Some Roman Catholics were initially unsure of the church’s stance on the vaccine, due to the use of stem cells that descended from the genetic material of aborted fetuses in the research and development of some vaccines, including the COVID-19 vaccine.

However, the Vatican issued a statement last year, affirming once again that it was acceptable for Roman Catholics to get such vaccines. Pope Francis himself was vaccinated in January 2021.

Professor Moira McQueen from the Canadian Catholic Bioethics Institute said in her opinion, there isn’t anything in the Christian faith that would make someone exempt from the COVID-19 vaccine.

“Universally, most people feel they have an obligation to protect life. And so, if there are vaccines that do that, that are effective, then I think most Christians have actually decided that there is absolutely no reason to forego these vaccines,” said McQueen.

“The churches, on the whole, are very pro-vaccine and are pretty eloquent in stating that for over a year now,” she notes. However, some individual church leaders have come out with their own anti-vaccine or mandate stances, sometimes based on a more general idea of Canadians’ rights. Still, McQueen said she didn’t think the Charter of Rights and Freedoms would back up an exemption.

“If all religions were saying that there should be exemptions from vaccines, then the Charter might back up that because it would be a religious stance and be perceived to be,” she explained. “But most Christian denominations are saying there is no problem from a moral point of view.
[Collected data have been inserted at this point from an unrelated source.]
`src/rtl/dff_delay_line_pkg.sv`:
```
// Shared types and helpers for the configurable delay line.
package dff_delay_line_pkg;

  // Per-edge operating mode of the whole chain.
  typedef enum logic [1:0] {
    MODE_SHIFT    = 2'b00,
    MODE_LOAD_ALL = 2'b01,
    MODE_ROTATE   = 2'b10,
    MODE_HOLD     = 2'b11
  } mode_e;

  // Bits needed to hold a fill count from 0 up to and including depth.
  function automatic int count_width(input int depth);
    return $clog2(depth + 1);
  endfunction

endpackage

```
`src/rtl/dff_stage.sv`:
```
// One stage of the delay line: a data word plus its valid flag.
// The next value is chosen by the parent, so the stage only knows
// reset, clear and enable.
module dff_stage #(
  parameter int WIDTH = 8
) (
  input  logic             clk,
  input  logic             reset,
  input  logic             en,
  input  logic             clr,
  input  logic [WIDTH-1:0] d_next,
  input  logic             v_next,
  output logic [WIDTH-1:0] data,
  output logic             vld
);

  // Async clear on reset low, then sync clear, then enabled load.
  always_ff @(posedge clk or negedge reset) begin
    if (!reset) begin
      data <= '0;
      vld  <= 1'b0;
    end else if (clr) begin
      data <= '0;
      vld  <= 1'b0;
    end else if (en) begin
      data <= d_next;
      vld  <= v_next;
    end
  end

endmodule

```
`src/rtl/dff_delay_line.sv`:
```
// WIDTH x DEPTH register chain with per-stage valid, shift / load-all /
// rotate / hold modes, enable, synchronous clear and a fill counter.
//
// Flow control: valid_in only qualifies D; there is no ready. Every
// enabled SHIFT edge moves the chain whether or not entries are valid,
// so a bubble (valid_in=0) travels down the chain like any other entry.
module dff_delay_line
  import dff_delay_line_pkg::*;
#(
  parameter int WIDTH = 8,
  parameter int DEPTH = 4
) (
  input  logic                       clk,
  input  logic                       reset,
  input  logic                       en,
  input  logic                       clr,
  input  logic [1:0]                 mode,
  input  logic [WIDTH-1:0]           D,
  input  logic                       valid_in,
  output logic [WIDTH-1:0]           Q,
  output logic [WIDTH-1:0]           Qbar,
  output logic                       valid_out,
  output logic [$clog2(DEPTH+1)-1:0] count,
  output logic                       full
);

  localparam int CW = count_width(DEPTH);

  mode_e            mode_s;
  logic             stage_en;
  logic [WIDTH-1:0] data_q [DEPTH];
  logic             vld_q  [DEPTH];
  logic [WIDTH-1:0] d_next [DEPTH];
  logic             v_next [DEPTH];
  logic [CW-1:0]    count_q;

  assign mode_s = mode_e'(mode);

  // HOLD behaves exactly like en=0, so fold it into the stage enable.
  assign stage_en = en && (mode_s != MODE_HOLD);

  // Next value of every stage: stage 0 takes D (shift) or the tail
  // (rotate); the others take their upstream neighbour; load-all
  // broadcasts D. With DEPTH=1 rotate feeds the stage back to itself.
  always_comb begin
    for (int i = 0; i < DEPTH; i++) begin
      d_next[i] = D;
      v_next[i] = valid_in;
    end
    if (mode_s != MODE_LOAD_ALL) begin
      if (mode_s == MODE_ROTATE) begin
        d_next[0] = data_q[DEPTH-1];
        v_next[0] = vld_q[DEPTH-1];
      end
      for (int i = 1; i < DEPTH; i++) begin
        d_next[i] = data_q[i-1];
        v_next[i] = vld_q[i-1];
      end
    end
  end

  for (genvar g = 0; g < DEPTH; g++) begin : g_stage
    dff_stage #(.WIDTH(WIDTH)) u_stage (
      .clk    (clk),
      .reset  (reset),
      .en     (stage_en),
      .clr    (clr),
      .d_next (d_next[g]),
      .v_next (v_next[g]),
      .data   (data_q[g]),
      .vld    (vld_q[g])
    );
  end

  // Fill counter tracks entries in minus entries out; rotate keeps all
  // entries in the chain so the count is left alone.
  always_ff @(posedge clk or negedge reset) begin
    if (!reset) begin
      count_q <= '0;
    end else if (clr) begin
      count_q <= '0;
    end else if (en) begin
      case (mode_s)
        MODE_SHIFT:    count_q <= count_q + CW'(valid_in) - CW'(vld_q[DEPTH-1]);
        MODE_LOAD_ALL: count_q <= valid_in ? CW'(DEPTH) : '0;
        default:       count_q <= count_q;
      endcase
    end
  end

  assign Q         = data_q[DEPTH-1];
  assign Qbar      = ~Q;
  assign valid_out = vld_q[DEPTH-1];
  assign count     = count_q;
  assign full      = (count_q == CW'(DEPTH));

endmodule

```
<file path="config.mk">
export PLATFORM = sky130hd
export DESIGN_NAME = fp_norm_round
export DESIGN_NICKNAME = d
export VERILOG_FILES = /design/src/rtl/fp_norm_round.sv
export SDC_FILE = /design/constraint.sdc
export NUM_CORES = 1
export LEC_CHECK = 0
export BUFFER_PORTS_ARGS = -buffer_cell sky130_fd_sc_hd__buf_4
export CAP_MARGIN = 20
export CORE_UTILIZATION = 35
export DETAILED_ROUTE_END_ITERATION = 7
export SYNTH_ARGS = -nofsm -noshare
export SYNTH_HDL_FRONTEND = slang
export SYNTH_SLANG_ARGS = --single-unit
</file>
<file path="constraint.sdc">
create_clock -name clk -period 5.14 [get_ports clk]
set_input_delay 0.257 -clock clk [delete_from_list [all_inputs] [get_ports clk]]
set_output_delay 0.257 -clock clk [all_outputs]
set_load 0.02 [all_outputs]
</file>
And therefore, there are no exemptions.”

University of Calgary constitutional law professor Howard Kislowicz said if there were a Charter-based court challenge of vaccine mandates citing freedom of religion, the person would have to show “a sincere belief that [the vaccine] has a nexus with religion.”

“They don’t actually have to prove that it’s obligatory in their religious faith to refuse mandates, as long as they can show it’s connected in a meaningful way,” he explained, adding: “they have to be sincere about it.”

“Or is the person objecting to getting a vaccine or participating in the passport program on something other than a religious basis, and they’re just using religion as a kind of a dressing for the claim?” noted the professor.

Kislowicz said this person would also have to show that “the restrictions on their rights was more than trivial.”

He also added that so far, cases surrounding COVID-19 restrictions have been successful. “The governments have mostly been successful in defending their restrictions by showing the limitations they put on people’s freedoms have been within the reasonable limits of a free and democratic society because of the exigencies of a pandemic.”

Bowman said he is concerned about whether Marshall could be misleading his parishioners by offering these exemptions.

“I absolutely would be concerned because if you’re going to go in that direction, you’ve got to have some responsibility for the safety and well being of your parishioners.”